Maghull (məˈɡʌl ) is a town and civil parish in Sefton, Merseyside (historically a part of Lancashire). The town is north of Liverpool and west of Kirkby. The area also contains Ashworth Hospital.
Maghull had a population of 20,444 at the 2011 Census. Housing in the town is almost entirely a 20th-century settlement of semi-detached and detached housing although remains of the original town do exist. The town has had an elected council since the Local Government Act 1894 when the government set up a network of local governance across England. Following the Local Government Act 1974, the council changed its name from a parish to a town council.
It has been proposed by Dr Eilert Ekwall that the name Maghull may have been derived from the Celtic word *magos referring to a plain or field, and the Old English halh referring to a corner or nook, giving the meaning of a "flat land in a bend". Another theorised origin is Anglo-Saxon mægðe to refer to mayweed.

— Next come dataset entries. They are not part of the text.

**src/design/cbls_pkg.sv**
```systemverilog
// Package for the chunked body line splitter.
// Holds the result record, character codes and hex/whitespace helper functions.
// No dependencies.
`timescale 1ns / 1ps
`default_nettype none

package cbls_pkg;

	localparam int SIZE_BITS_DEF = 32;

	localparam logic [7:0] CH_LF    = 8'h0A;
	localparam logic [7:0] CH_CR    = 8'h0D;
	localparam logic [7:0] CH_SPACE = 8'h20;
	localparam logic [7:0] CH_TAB   = 8'h09;
	localparam logic [7:0] CH_VT    = 8'h0B;
	localparam logic [7:0] CH_FF    = 8'h0C;
	localparam logic [7:0] CH_0     = 8'h30;
	localparam logic [7:0] CH_9     = 8'h39;
	localparam logic [7:0] CH_UA    = 8'h41;
	localparam logic [7:0] CH_UF    = 8'h46;
	localparam logic [7:0] CH_LA    = 8'h61;
	localparam logic [7:0] CH_LF_HEX = 8'h66;
	localparam logic [7:0] HEX_TEN  = 8'h0A;

	typedef struct packed {
		logic       lead_cr;
		logic       has_byte;
		logic [7:0] out_byte;
		logic       line_end;
	} result_t;

	// Returns {is_hex, digit value}.
	function automatic logic [4:0] hex_value(input logic [7:0] b);
		logic [7:0] t;
		t = 8'h00;
		if (b >= CH_0 && b <= CH_9) begin
			t = b - CH_0;
			return {1'b1, t[3:0]};
		end else if (b >= CH_LA && b <= CH_LF_HEX) begin
			t = b - CH_LA + HEX_TEN;
			return {1'b1, t[3:0]};
		end else if (b >= CH_UA && b <= CH_UF) begin
			t = b - CH_UA + HEX_TEN;
			return {1'b1, t[3:0]};
		end
		return 5'b0_0000;
	endfunction

	function automatic logic is_space(input logic [7:0] b);
		return b == CH_SPACE || b == CH_TAB || b == CH_VT || b == CH_FF;
	endfunction

endpackage

`default_nettype wire

```
**src/design/cbls_in_stage.sv**
```systemverilog
// Input register stage of the chunked body line splitter.
// Holds one accepted byte until the decoder consumes it. Depends on nothing.
`timescale 1ns / 1ps
`default_nettype none

module cbls_in_stage (
	input  wire logic       clk,
	input  wire logic       arst_n,
	input  wire logic       in_valid,
	output logic            in_ready,
	input  wire logic [7:0] in_byte,
	input  wire logic       take,
	output logic            valid_s1,
	output logic [7:0]      byte_s1
);

	// The slot refills in the same cycle that it is drained.
	assign in_ready = !valid_s1 || take;

	always_ff @(posedge clk or negedge arst_n) begin
		if (!arst_n) begin
			valid_s1 <= 1'b0;
		end else if (in_valid && in_ready) begin
			valid_s1 <= 1'b1;
		end else if (take) begin
			valid_s1 <= 1'b0;
		end
	end

	always_ff @(posedge clk) begin
		if (in_valid && in_ready) begin
			byte_s1 <= in_byte;
		end
	end

endmodule

`default_nettype wire

```
**src/design/cbls_decoder.sv**
```systemverilog
// Chunk decoder: size line parser, data countdown, trailer swallow and CR hold.
// Depends on cbls_pkg for the result record and character helpers.
`timescale 1ns / 1ps
`default_nettype none

module cbls_decoder
	import cbls_pkg::*;
#(
	parameter int SIZE_BITS = SIZE_BITS_DEF
) (
	input  wire logic       clk,
	input  wire logic       arst_n,
	input  wire logic       step,
	input  wire logic [7:0] byte_in,
	output logic            res_valid,
	output result_t         res
);

	typedef enum logic [1:0] {PH_SIZE, PH_DATA, PH_TRAIL, PH_DONE} phase_t;

	phase_t                 phase_q, phase_d;
	logic [SIZE_BITS-1:0]   accum_q, accum_d;
	logic                   digit_seen_q, digit_seen_d;
	logic                   stopped_q, stopped_d;
	logic [SIZE_BITS-1:0]   left_q, left_d;
	logic                   trail_q, trail_d;
	logic                   cr_q, cr_d;
	logic [4:0]             hex;

	assign hex = hex_value(byte_in);

	always_comb begin
		phase_d      = phase_q;
		accum_d      = accum_q;
		digit_seen_d = digit_seen_q;
		stopped_d    = stopped_q;
		left_d       = left_q;
		trail_d      = trail_q;
		cr_d         = cr_q;
		res_valid    = 1'b0;
		res          = '0;
		unique case (phase_q)
			PH_SIZE: begin
				if (byte_in == CH_LF) begin
					if (digit_seen_q && accum_q != '0) begin
						left_d  = accum_q;
						phase_d = PH_DATA;
					end else begin
						phase_d = PH_DONE;
					end
					accum_d      = '0;
					digit_seen_d = 1'b0;
					stopped_d    = 1'b0;
				end else if (byte_in != CH_CR && !stopped_q) begin
					if (hex[4]) begin
						// Any bit in the top nibble means the shift would overflow.
						if (accum_q[SIZE_BITS-1 -: 4] != 4'h0) begin
							accum_d = '1;
						end else begin
							accum_d = {accum_q[SIZE_BITS-5:0], hex[3:0]};
						end
						digit_seen_d = 1'b1;
					end else if (!(is_space(byte_in) && !digit_seen_q)) begin
						stopped_d = 1'b1;
					end
				end
			end
			PH_DATA: begin
				if (byte_in == CH_LF) begin
					cr_d          = 1'b0;
					res_valid     = 1'b1;
					res.line_end  = 1'b1;
				end else if (byte_in == CH_CR) begin
					if (cr_q) begin
						res_valid   = 1'b1;
						res.lead_cr = 1'b1;
					end
					cr_d = 1'b1;
				end else begin
					res_valid    = 1'b1;
					res.lead_cr  = cr_q;
					res.has_byte = 1'b1;
					res.out_byte = byte_in;
					cr_d         = 1'b0;
				end
				left_d = left_q - 1'b1;
				if (left_q == {{(SIZE_BITS-1){1'b0}}, 1'b1}) begin
					trail_d = 1'b0;
					phase_d = PH_TRAIL;
				end
			end
			PH_TRAIL: begin
				if (trail_q || byte_in == CH_LF) begin
					trail_d = 1'b0;
					phase_d = PH_SIZE;
				end else begin
					trail_d = 1'b1;
				end
			end
			PH_DONE: begin
			end
			default: begin
			end
		endcase
		if (!step) begin
			res_valid = 1'b0;
		end
	end

	always_ff @(posedge clk or negedge arst_n) begin
		if (!arst_n) begin
			phase_q      <= PH_SIZE;
			accum_q      <= '0;
			digit_seen_q <= 1'b0;
			stopped_q    <= 1'b0;
			left_q       <= '0;
			trail_q      <= 1'b0;
			cr_q         <= 1'b0;
		end else if (step) begin
			phase_q      <= phase_d;
			accum_q      <= accum_d;
			digit_seen_q <= digit_seen_d;
			stopped_q    <= stopped_d;
			left_q       <= left_d;
			trail_q      <= trail_d;
			cr_q         <= cr_d;
		end
	end

	a_data_has_count: assert property (@(posedge clk) disable iff (!arst_n)
		phase_q == PH_DATA |-> left_q != '0)
		else $error("data phase with an empty byte count");

	a_done_terminal: assert property (@(posedge clk) disable iff (!arst_n)
		phase_q == PH_DONE |=> phase_q == PH_DONE)
		else $error("left the done phase");

	a_line_end_clears_cr: assert property (@(posedge clk) disable iff (!arst_n)
		res_valid && res.line_end |=> !cr_q)
		else $error("CR still held after a line end");

	a_result_kind: assert property (@(posedge clk) disable iff (!arst_n)
		res_valid |-> !(res.has_byte && res.line_end) && phase_q == PH_DATA)
		else $error("malformed result");

endmodule

`default_nettype wire

```
**src/design/cbls_out_stage.sv**
```systemverilog
// Result register stage of the chunked body line splitter.
// Holds one result until the consumer takes it. Depends on cbls_pkg.
`timescale 1ns / 1ps
`default_nettype none

module cbls_out_stage
	import cbls_pkg::*;
(
	input  wire logic    clk,
	input  wire logic    arst_n,
	input  wire logic    load,
	input  wire result_t res,
	output logic         free,
	output logic         out_valid,
	input  wire logic    out_ready,
	output result_t      res_s2
);

	assign free = !out_valid || out_ready;

	always_ff @(posedge clk or negedge arst_n) begin
		if (!arst_n) begin
			out_valid <= 1'b0;
		end else if (load) begin
			out_valid <= 1'b1;
		end else if (out_ready) begin
			out_valid <= 1'b0;
		end
	end

	always_ff @(posedge clk) begin
		if (load) begin
			res_s2 <= res;
		end
	end

endmodule

`default_nettype wire

```
**src/design/chunked_body_line_splitter.sv**
```systemverilog
// Top level of the chunked body line splitter.
// Depends on cbls_pkg, cbls_in_stage, cbls_decoder and cbls_out_stage.
//
//   Channel   Handshake              Payload
//   input     in_valid / in_ready    in_byte[7:0]
//   output    out_valid / out_ready  lead_cr, has_byte, out_byte[7:0], line_end
//
// A byte is registered on its transfer and decoded once the result register is
// free, and its result is registered in the output stage; one byte per cycle is
// sustained while the output side keeps taking results.
// A byte is decoded only when the result register is free or being drained.
// Reset clears the decoder to the size line phase and empties both stages.
// Bytes in the size, trailer and done phases, and a CR that is held, produce
// no result transfer.
`timescale 1ns / 1ps
`default_nettype none

module chunked_body_line_splitter
	import cbls_pkg::*;
#(
	parameter int SIZE_BITS = SIZE_BITS_DEF
) (
	input  wire logic       clk,
	input  wire logic       arst_n,
	input  wire logic       in_valid,
	output logic            in_ready,
	input  wire logic [7:0] in_byte,
	output logic            out_valid,
	input  wire logic       out_ready,
	output logic            lead_cr,
	output logic            has_byte,
	output logic [7:0]      out_byte,
	output logic            line_end
);

	logic       valid_s1;
	logic [7:0] byte_s1;
	logic       take;
	logic       free;
	logic       res_valid;
	result_t    res;
	result_t    res_s2;

	// The held byte moves on whenever the result register can accept a result.
	assign take = valid_s1 && free;

	cbls_in_stage u_in (
		.clk      (clk),
		.arst_n   (arst_n),
		.in_valid (in_valid),
		.in_ready (in_ready),
		.in_byte  (in_byte),
		.take     (take),
		.valid_s1 (valid_s1),
		.byte_s1  (byte_s1)
	);

	cbls_decoder #(
		.SIZE_BITS (SIZE_BITS)
	) u_dec (
		.clk       (clk),
		.arst_n    (arst_n),
		.step      (take),
		.byte_in   (byte_s1),
		.res_valid (res_valid),
		.res       (res)
	);

	cbls_out_stage u_out (
		.clk       (clk),
		.arst_n    (arst_n),
		.load      (res_valid),
		.res       (res),
		.free      (free),
		.out_valid (out_valid),
		.out_ready (out_ready),
		.res_s2    (res_s2)
	);

	assign lead_cr  = res_s2.lead_cr;
	assign has_byte = res_s2.has_byte;
	assign out_byte = res_s2.out_byte;
	assign line_end = res_s2.line_end;

endmodule

`default_nettype wire
```
**config.mk**
```make
export PLATFORM = sky130hd
export DESIGN_NAME = chunked_body_line_splitter
export DESIGN_NICKNAME = d
export VERILOG_FILES = /design/src/design/cbls_pkg.sv /design/src/design/cbls_in_stage.sv /design/src/design/cbls_decoder.sv /design/src/design/cbls_out_stage.sv /design/src/design/chunked_body_line_splitter.sv
export SDC_FILE = /design/constraint.sdc
export NUM_CORES = 1
export LEC_CHECK = 0
export BUFFER_PORTS_ARGS = -buffer_cell sky130_fd_sc_hd__buf_2
export CAP_MARGIN = 20
export CORE_ASPECT_RATIO = 0.8
export CORE_MARGIN = 2
export CORE_UTILIZATION = 56
export DETAILED_ROUTE_END_ITERATION = 10
export HOLD_SLACK_MARGIN = 0.06
export PLACE_DENSITY = 0.88
export SYNTH_ARGS = -nofsm -noshare
export SYNTH_HDL_FRONTEND = slang
export SYNTH_SLANG_ARGS = --single-unit
```
**constraint.sdc**
```tcl
create_clock -name clk -period 2.33 [get_ports clk]
set_clock_uncertainty 0.15 [all_clocks]
set_input_delay 0.233 -clock clk [delete_from_list [all_inputs] [get_ports clk]]
set_output_delay 0.233 -clock clk [all_outputs]
set_load 0.02 [all_outputs]
```
# After elaboration in Yosys (flattened, before gate mapping)
# Index checks and enable logic that the tools add are counted.
# word_totals
ff_bits	91
in_bits	12
output_inout_bits	13
word_cells	122
# classes
n_addsub	6
magnitude_cmp	6
eq_ne	16
muxes	43
n_bitwise	1
n_reduce_logical	36
# op_table
operator	count
$mux 32	6
$pmux 32 s2	1
$eq 8x4->1 const B	5
$eq 32x1->1 const B	1
$reduce_bool 32->1	1
$sub 32x1->32 const B	1
$mux 1	25
$mux 5	4
$ge 8x7->1 const B	2
$le 8x7->1 const B	2
$reduce_bool 2->1	6
$sub 4x1->4 const B	3
$ne 2x1->1 const B	5
$reduce_and 5->1	2
$mux 9	1
$add 4x4->4 const B	2
$eq 8x6->1 const B	1
$ge 8x6->1 const B	1
$le 8x6->1 const B	1
$logic_and 1x1->1	8
$mux 2	4
$ne 8x4->1 const B	1
$reduce_and 4->1	2
$logic_or 1x1->1	6
14 further kinds	17

# Depth between registers and ports, before layout
# logic_depth
depth_word	10
mapped_depth	9
mapped_depth_nobuf	7

# Modules after synthesis
# Synthesis repeated with hierarchy kept, for this count alone.
# unflattened
cells_unflattened	483
area_unflattened_um2	4858.4
# modules_own_cells
mod	n_inst	cells_per_inst	area_each_um2	seq_area_each_um2
cbls_decoder	1	456	4180.3	1751.7
cbls_out_stage	1	14	377.9	355.3
cbls_in_stage	1	12	294.0	265.3
chunked_body_line_splitter	1	1	6.3	0.0

# Least setup slack after synthesis
# Ideal clock, no wire load.
# synth_path
kind	flip-flop to flip-flop
from	register u_dec.left_q[0]
to	register u_dec.left_q[16]
setup_time_ps	148
t_arrival_ps	1944
required_time_ps	2032
setup_slack_ps	88
stages_incl_launch_ff	8
path_buffers	0
synth_period_minus_slack_ps	2242
path_cell_list	dfrtp_1 inv_1 ha_1 nor3b_1 nand3_1 or3_1 o311ai_0 o221ai_1
# synth_between
elab_chain_cells	2
# synth_lines
element	line_no	source
from (decl)	cbls_decoder.sv:25	logic [SIZE_BITS-1:0] left_q, left_d;
from (signal assigned)	cbls_decoder.sv:124	left_q <= left_d;
$sub 32x1->32	cbls_decoder.sv:86	left_d = left_q - 1'b1;
$pmux 32 s2	cbls_decoder.sv:42	unique case (phase_q)
# No other way between the ends.
# A chain may end at the register's enable or synchronous reset.

# Worst setup path in the final report
# layout_path
from	register u_dec.left_q[28]
to	register u_dec.phase_q[1]
# layout_between
elab_chain_cells	3
# layout_lines
element	line_no	source
$eq 32x1->1	cbls_decoder.sv:87	if (left_q == {{(SIZE_BITS-1){1'b0}}, 1'b1}) begin
$ne 2x1->1 (no line)	-	
$reduce_and 5->1 (no line)	-	
to (signal assigned)	cbls_decoder.sv:120	phase_q <= phase_d;
to (decl)	cbls_decoder.sv:21	phase_t phase_q, phase_d;
# No other way between the ends.

==> results.tsv <==
stage	metric	value	unit
logic_synthesis	yosysMostFrequentCell	dfrtp_1	
die	die_w	110	um
sta	slew_headroom	53.8	%
setup_path	crit_path_max_fanout	5	
logic_synthesis	ys_seq_area_share	47.5	%
die	core_area	0.00856	mm^2
logic_synthesis	synthTopCellsByArea	dfrtp_1 36%, edfxtp_1 11%, a21oi_1 5.6%	
power	powerDensity	560	mW/mm^2
setup_path	worstSetupEndpointType	flop	
setup_path	critPathArrivalTime	2410	ps
worst_hold_path	hold_class	in2reg	
global_routing	use_met1	45.6	%
sta	setup_total_negative_slack	0	ps
global_routing	use_met2	46.1	%
finish	nets	604	
finish	areaGrowthSynthToFinish	18.1	%
sta	timing.fmax	0.436	GHz
sta	final.min_clock_period	2300	ps
finish	layout-drive-gt1-share	19.3	%
sta	tightest_slew	693	ps
die	ios	25	
cts	path_clk_slew	90	ps
power	total_power	3300	uW
power	peakVddDrop	470	uV
cts	cts.path.max_buffers	2	
run	drv_cap	0	
finish	diodes	0	
logic_synthesis	synth_edf_count	19	
sta	rsz0062_at_grt	yes	
die	floorplan.initialDensity	58.4	%
sta	setup_ws	34.5	ps
sta	whs	182	ps
global_routing	met3_usage	7.36	%
logic_synthesis	synth_top_area_share	36.1	%
logic_synthesis	syn_nets	548	
placed_design	gp_congestion	0.929	
placed_design	dp_hpwl	9620	um
logic_synthesis	synthArstFlopShare	79.1	%
setup_path	crit_required	2450	ps
cts	htree_num_levels	3	
die	fp.dieH	88.5	um
drt	drt_iter0_markers	582	
logic_synthesis	synth_flop_cell	dfrtp_1	
placed_design	portBuffers	24	
die	num_rows	30	
logic_synthesis	synth_cell_types	62	
status	status	finished clean	
global_routing	track_usage	30.9	%
drt	vias_per_cell	6.77	
setup_path	crit_path_top_delay_cell	dfrtp_1	
drt	finalWirelength	14500	um
cts	cts-root-buf	clkbuf_8	
global_routing	grt_pass1_wl	22700	um
logic_synthesis	synth_cells	525	
drt	final_antenna_net_count	0	
cts	worstSkewPairLatency	380	ps
finish	nFillCells	590	
drt	dr.pass1.iters	5	
logic_synthesis	synth.avg_cell_area	9.52	um^2
sta	hold_violations	0	
logic_synthesis	netlist_top_cells_count	72 x dfrtp_1, 56 x a21oi_1, 51 x nand2_1	
global_routing	antenna_found_initial	0	
logic_synthesis	ys_seq_elements	91	
sta	fin_crit_sh	98.5	%
setup_path	start_kind	flop	
global_routing	grt_pass1_vias	4392	
logic_synthesis	synth_area	0.00500	mm^2
cts	clock_sinks	91	
placed_design	dp_slack	-11.8	ps
global_routing	overflow	0	
drt	post_drt_wl_per_cell	20.7	um
sta	setup_viol	0	
drt	vias	4726	
drt	drc_errors	0	
logic_synthesis	synth-warning-count	0	
logic_synthesis	yosysTopAreaCell	dfrtp_1	
setup_path	slowest_delay	430	ps
global_routing	grt_max_degree	60	
setup_path	crit_chain	or3_1 > or2_2 > nor4_1 > buf_4 > o21ai_1 > mux2_2	
global_routing	top_usage_layer	met2	
setup_path	critPathKind	reg2reg	
die	die-area	0.00970	mm^2
cts	cts_tree	yes	
cts	cts-buffers-inserted	9	
power	leakage	0.00240	uW
sta	slew_viol_final	0	
[layout make-up]
class | count | area, um^2 | area share (%)
Multi-Input combinational cell | 385 | 2500 | 42.3
Sequential cell | 91 | 2370 | 40.2
Timing Repair Buffer | 79 | 641 | 10.9
Clock buffer | 12 | 145 | 2.46
Tap cell | 112 | 140 | 2.37
Inverter | 15 | 56.3 | 0.954
Clock inverter | 4 | 50.0 | 0.848
[stage by stage]
| stage | util (%) | instance area [um^2] | instances |
|---|---|---|---|
| floorplan | - | 5000 | 525 |
| global placement | 64.0 | 5480 | 667 |
| detailed placement | 64.0 | 5480 | 667 |
| CTS | 67.7 | 5800 | 694 |
| global route | 68.9 | 5900 | 698 |
| finish | 68.9 | 5900 | 698 |
[worst max-delay path: cells and delay by family (launching register included)]
kind	cells	cell delay (ps)
and+or+nand+nor	3	1030
DFF	1	430
muxes	1	280
buffers and inverters	1	180
AOI/OAI and AO/OA	1	80
[repair_timing]
action	in CTS	in global routing
hold buffers	11	0
gates resized for setup	2	14
buffers inserted	0	3
setup endpoints to repair	2	66
hold endpoints to repair	35	0
gates cloned	0	1
[logic make-up (layout without fill, tap and decap cells)]
family                   Yosys count  count (layout)  synth area share, %
AND/OR/NAND/NOR                  196             196                 20.8
AO/OA/AOI/OAI                    174             174                 24.1
flip-flops                        91              91                 47.5
buffers and inverters             49             110                 4.01
adder cells (fa/ha/maj)           11              11                 2.75
multiplexers                       4               4                0.851
[flip-flops by register name (all words and copies together), names as in the netlist]
signal / flops
u_out.res_s2: 11
u_dec.digit_seen_q: 1
u_dec.cr_q: 1
u_dec.left_q: 32
u_dec.trail_q: 1
u_dec.stopped_q: 1
u_out.out_valid: 1
u_in.valid_s1: 1
u_in.byte_s1: 8
u_dec.phase_q: 2
u_dec.accum_q: 32
[metal layers]
metal  wire, um  vias up
li1           -     2093
met1       6100     2279
met2       6340      320
met3       1770       34
met4        274        0
met5          0        -
[final timing paths]
| path | slack, ps | start | depth (start not counted) | endpoint |
|---|---|---|---|---|
| setup / recovery | 30 | u_dec.left_q[28]$_DFFE_PN0P_ | 6 | u_dec.phase_q[1]$_DFFE_PN0P_ |
| hold / removal | 180 | out_ready | 3 | u_out.out_valid$_DFFE_PN0P_ |
| setup reg to reg | 30 | u_dec.left_q[28]$_DFFE_PN0P_ | 6 | u_dec.phase_q[1]$_DFFE_PN0P_ |
| hold reg to reg | 360 | u_dec.trail_q$_DFFE_PN0P_ | 1 | u_dec.trail_q$_DFFE_PN0P_ |
| max in group asynchronous | 1050 | arst_n | 3 | u_dec.accum_q[1]$_DFFE_PN0P_ |
| min in group asynchronous | 270 | arst_n | 2 | u_out.out_valid$_DFFE_PN0P_ |
[cell usage in the layout (no fill, tap or decap), types with 9 or more instances in the layout]
cell and n:
nand2_1 51, and2_1 9, o21ai_1 19, o221ai_1 23
buf_2 24, buf_4 38, nor4_1 10, ha_1 11
o211ai_1 10, dlygate4sd3_1 11, dfrtp_1 72, nand3_1 19
clkbuf_8 10, nor2_1 42, edfxtp_1 19, a21oi_1 55
nor3_1 13, inv_1 15
[report_power, final]
part | total (uW) | switching (uW) | leakage (uW) | internal [uW]
Sequential | 1760 | 71.1 | 0.00102 | 1690
Clock | 1100 | 576 | 0.0000926 | 524
Combinational | 441 | 262 | 0.00128 | 179
(Power assumes the default switching activity.)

The original settlement, consisting of fifty people and six square miles of agricultural settlement, was established prior to the Domesday Survey of 1086 where the town is recorded as Magele on a ridge of high ground, that can be most clearly seen at Red Lion Bridge towards the centre of the town and the Leeds and Liverpool Canal follows it on the plain and the A5147 on the brow. This ridge marks the edge of the flood plain of the River Alt, providing protection from flooding and access to this fertile pasture of the plain. A church is known to have existed in the area in 1100 although it has been rebuilt at least once and the chapel still stands, in the churchyard of the Victorian St Andrew's and is the oldest ecclesiastical building in Merseyside still in regular use for worship but in 1756 the mediaeval nave of Maghull Chapel was pulled down with a Roman Catholic dual-purpose school-chapel opening in 1890 near Massey's Barn.
It is noted that in 1568 Maghull Moss was divided between Sir Richard Molyneux of Melling and Edward Hulme of Maghull.